The Italian government has for the fourth consecutive year decided to continue to monitor the entry of nationals from Romania and Bulgaria. There is no restriction for hiring nationals in the following industries: agriculture, tourism, hotels, domestic help, construction, metal industry, managers, seasonal workers and highly specialized personnel. All others employees are not denied access to work, but their employer must send a written request for authorization to the Prefecture which request cannot be denied. This rule only applies to first time hiring, those already employed in any industry may change employers regardless of industry or position.
The Italian government has extended the possibility of working in Italy also to foreigners who have obtained a Master’s, Doctorate or other post degree specialization. It has become easier in Italy to convert a residence permit for studies into one for work purposes with no need for a work quota. Until now, only foreign students who obtained a preliminary degree from an Italian university could use this conversion process. All others had to wait for the quotas to be issued and hope that one would remain. Now the possibility exists for post graduate students to also convert their residence permits for studies into work using a fast track procedure. Those that have obtained one of the following credentials can take part: 3 year degree, specialization/magistrate degree, 1 or 2 year specialization diploma, 3 year Doctorate in research, or first and second level Master’s.

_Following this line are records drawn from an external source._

==> src/rtl/count_run_ctrl.sv <==
// Front-end control for the two-digit BCD counter: debounced RUN/LOAD buttons,
// RUN/PAUSE/LOAD sequencing, count-enable tick generation and validated BCD preset.
module count_run_ctrl #(
  parameter int CLK_HZ          = 100_000_000,
  parameter int TICK_HZ         = 1,
  parameter int DEBOUNCE_CYCLES = 1_000_000
) (
  input  logic       clk,
  input  logic       rst_n,
  input  logic       btn_run,
  input  logic       btn_load,
  input  logic [3:0] sw_val,
  output logic       tick_o,
  output logic       load_o,
  output logic [3:0] load_val,
  output logic       load_err,
  output logic       running
);

  localparam int DIV   = CLK_HZ / TICK_HZ;
  localparam int DIV_W = $clog2(DIV);
  localparam int DB_W  = (DEBOUNCE_CYCLES > 1) ? $clog2(DEBOUNCE_CYCLES) : 1;

  localparam logic [DIV_W-1:0] DIV_LAST = DIV_W'(DIV - 1);
  localparam logic [DB_W-1:0]  DB_LAST  = DB_W'(DEBOUNCE_CYCLES - 1);
  localparam logic [3:0]       BCD_MAX  = 4'd9;

  typedef enum logic [1:0] {
    S_IDLE,
    S_RUN,
    S_PAUSE,
    S_LOAD
  } state_t;

  // Reset asserts asynchronously but releases on a clock edge, so no flop
  // sees reset removal close to its sampling point.
  logic [1:0] r_rst_sync;
  logic       w_rst_n;

  always_ff @(posedge clk or negedge rst_n) begin
    if (!rst_n) begin
      r_rst_sync <= '0;
    end else begin
      r_rst_sync <= {r_rst_sync[0], 1'b1};
    end
  end

  assign w_rst_n = r_rst_sync[1];

  // Index 0 is the RUN button, index 1 the LOAD button.
  logic [1:0]      w_btn;
  logic [1:0]      r_meta;
  logic [1:0]      r_sync;
  logic [1:0]      r_db;
  logic [1:0]      r_db_q;
  logic [1:0]      r_press;
  logic [DB_W-1:0] r_db_cnt [2];

  assign w_btn = {btn_load, btn_run};

  always_ff @(posedge clk or negedge w_rst_n) begin
    if (!w_rst_n) begin
      r_meta   <= '0;
      r_sync   <= '0;
      r_db     <= '0;
      r_db_q   <= '0;
      r_press  <= '0;
      r_db_cnt <= '{default: '0};
    end else begin
      // NOTE: sequential state uses non-blocking assignments so every flop
      // samples the pre-edge value of its neighbours, as the hardware does.
      r_meta <= w_btn;
      r_sync <= r_meta;
      r_db_q <= r_db;
      for (int i = 0; i < 2; i++) begin
        // Any reversal while a change is pending restarts the stability count.
        if (r_sync[i] != r_db[i]) begin
          if (r_db_cnt[i] == DB_LAST) begin
            r_db[i]     <= r_sync[i];
            r_db_cnt[i] <= '0;
          end else begin
            r_db_cnt[i] <= r_db_cnt[i] + 1'b1;
          end
        end else begin
          r_db_cnt[i] <= '0;
        end
        r_press[i] <= r_db[i] & ~r_db_q[i];
      end
    end
  end

  logic w_run_p;
  logic w_load_p;

  assign w_run_p  = r_press[0];
  assign w_load_p = r_press[1];

  state_t           r_state;
  logic [DIV_W-1:0] r_div;

  always_ff @(posedge clk or negedge w_rst_n) begin
    if (!w_rst_n) begin
      r_state  <= S_IDLE;
      r_div    <= '0;
      tick_o   <= 1'b0;
      load_o   <= 1'b0;
      load_err <= 1'b0;
      load_val <= '0;
      running  <= 1'b0;
    end else begin
      tick_o   <= 1'b0;
      load_o   <= 1'b0;
      load_err <= 1'b0;
      running  <= (r_state == S_RUN);
      case (r_state)
        S_IDLE: begin
          r_div <= '0;
          if (w_load_p) begin
            r_state <= S_LOAD;
          end else if (w_run_p) begin
            r_state <= S_RUN;
          end
        end
        S_RUN: begin
          if (r_div == DIV_LAST) begin
            r_div  <= '0;
            tick_o <= 1'b1;
          end else begin
            r_div <= r_div + 1'b1;
          end
          if (w_load_p) begin
            r_state <= S_LOAD;
          end else if (w_run_p) begin
            r_state <= S_PAUSE;
          end
        end
        S_PAUSE: begin
          // Divider holds so a resume continues the interrupted tick period.
          if (w_load_p) begin
            r_state <= S_LOAD;
          end else if (w_run_p) begin
            r_state <= S_RUN;
          end
        end
        S_LOAD: begin
          r_div    <= '0;
          load_o   <= 1'b1;
          load_err <= (sw_val > BCD_MAX);
          load_val <= (sw_val <= BCD_MAX) ? sw_val : 4'd0;
          r_state  <= S_IDLE;
        end
        default: begin
          r_div   <= '0;
          r_state <= S_IDLE;
        end
      endcase
    end
  end

endmodule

The Italian government has increased the penalties for non European nationals that overstay their visits in Italy. The penalties apply to anyone that breaks the law: those that need a visa to enter Italy and remain beyond the duration of the visa; those that do not need a visa to enter Italy as tourists or business visitors and stay for over 90 days; and also those that have a valid residence permit that has expired and they fail to renew. All are subject to a sanction with fine ranging between 5.000 and 10.000 Euro. Please note that previous sanctions will continue to be applied, i.e., the foreigners can be subject to expulsion and would be "blacklisted" under the Schengen rules, thus being prevented to re-enter the Schengen area for 5 years.
The length of time needed before one can apply for Italian citizenship as the spouse of an Italian has been increased. Rather than 6 months, the applicant must be a resident of Italy for 2 years before filing the citizenship application, or just 1 year if there are children (natural or adopted). If, after the application is filed, the marriage ends in divorce or separation, then the Prefecture will reject the application as the marriage must remain intact until the citizenship is granted by the Ministry of the Interior.
Under the new procedure, a company which executes a "protocollo d'intesa" or pre-approved validation with the Ministry of Interior can avoid the procedure of submitting the documents which until now were to be submitted to the immigration office. The company will still need to file an application electronically, but then the application will only need to obtain a clearance from the Police and then be forwarded directly to the relevant Italian Consulate will be able to issue the visa. Signing of the contract of stay upon entry into Italy and application of the residence permit application apparently remain unchanged. The new procedure – for which the Ministry still needs to approve all application forms – should benefit those companies which have several applications submitted every year.